When we eat, food passes from the mouth to the stomach, passing through the ‘esophagus. Esophagus and stomach are separated by cardiac (a structure which functions as a muscular valve at the end esophagus and front door of the stomach), which opens to the passage of food to close immediately after. It can happen, however, that this valve does not work as expected, doing back in esophagus acid food and equipment.
But if your stomach is done to resist the presence of the inside, not just the esophagus. Here, then, the stagnation of creating wounds, inflammation and pain. The reflux can be caused either by a physiological condition, and therefore normal that the pathological, and then due to an illness. And its consequences depend on the frequency with which it manifests.
If reflux, that is, it is becoming increasingly frequent, then it is considered a real illness. To ensure the symptoms becomes necessary to take drugs or, even though in rare cases, even resorting to surgery. The main problems are linked to reflux, the hiatus hernia infection Helicobacter pylori (ulcers). So far the signals typical, but there are other less common. How, for example, chest pain, a symptom rather frequent reflux. It happens in 20-30% of cases. It ‘a pain in the chest, which could also involve the neck and shoulders. A pain that is often a source of great fear, because it can easily be mistaken for that caused by ‘attack. Other symptoms rather frequent reflux is the so-called odinofagia, a pain that you feel when you swallow.
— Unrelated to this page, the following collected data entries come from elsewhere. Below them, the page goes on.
$ cat src/rfp_crc_byte.sv
// one-byte update of the reflected crc-16 as an xor network
module rfp_crc_byte (
    input  logic [15:0] i_crc,
    input  logic [7:0]  i_byte,
    output logic [15:0] o_crc
);

    // eight shift steps, unrolled into xor terms
    always_comb begin
        logic [15:0] c;
        c = i_crc ^ {8'h00, i_byte};
        for (int k = 0; k < 8; k++) begin
            if (c[0]) begin
                c = (c >> 1) ^ rfp_pkg::CRC_POLY;
            end else begin
                c = c >> 1;
            end
        end
        o_crc = c;
    end

endmodule
`config.mk`:
```
export PLATFORM = sky130hd
export DESIGN_NAME = dgbq_ctrl
export DESIGN_NICKNAME = d
export VERILOG_FILES = /design/src/rtl/core/dgbq_pkg.sv /design/src/rtl/core/dgbq_ctrl.sv
export SDC_FILE = /design/constraint.sdc
export NUM_CORES = 1
export LEC_CHECK = 0
export BUFFER_PORTS_ARGS = -buffer_cell sky130_fd_sc_hd__buf_2
export CORE_MARGIN = 2
export CORE_UTILIZATION = 52
export DETAILED_ROUTE_END_ITERATION = 8
export PLACE_DENSITY = 0.83
export SYNTH_ARGS = -nofsm -noshare
export SYNTH_HDL_FRONTEND = slang
export SYNTH_SLANG_ARGS = --single-unit
```
`constraint.sdc`:
```
create_clock -name clk -period 3.2 [get_ports clk]
set_input_delay 0.8 -clock clk [delete_from_list [all_inputs] [get_ports clk]]
set_output_delay 0.8 -clock clk [all_outputs]
set_load 0.1 [all_outputs]
```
Reflux, it is often accompanied by breathing problems. The main ones are the ‘asthma, bronchitis, chronic cough, the inflammation of the lungs applicants. Finally, laryngitis, the hoarseness, the gingivitis, the halitosis and tooth decay. Obviously, those suffering from gastro-esophageal reflux must follow precise rules of behavior.
There are several drugs indicated for the treatment of this disease. Typically, they are prescribed drugs that are active l ‘alginate that when arriving in the stomach, comes into contact with gastric acids and form a gel that works as anti barrier. Then there are antacids, which neutralize stomach acid products, reducing the acidity of the material that goes back esophagus. These drugs are effective in 95% of cases. In the remaining 5% it becomes necessary to resort to surgery, which reconstructs the valve between the esophagus and stomach.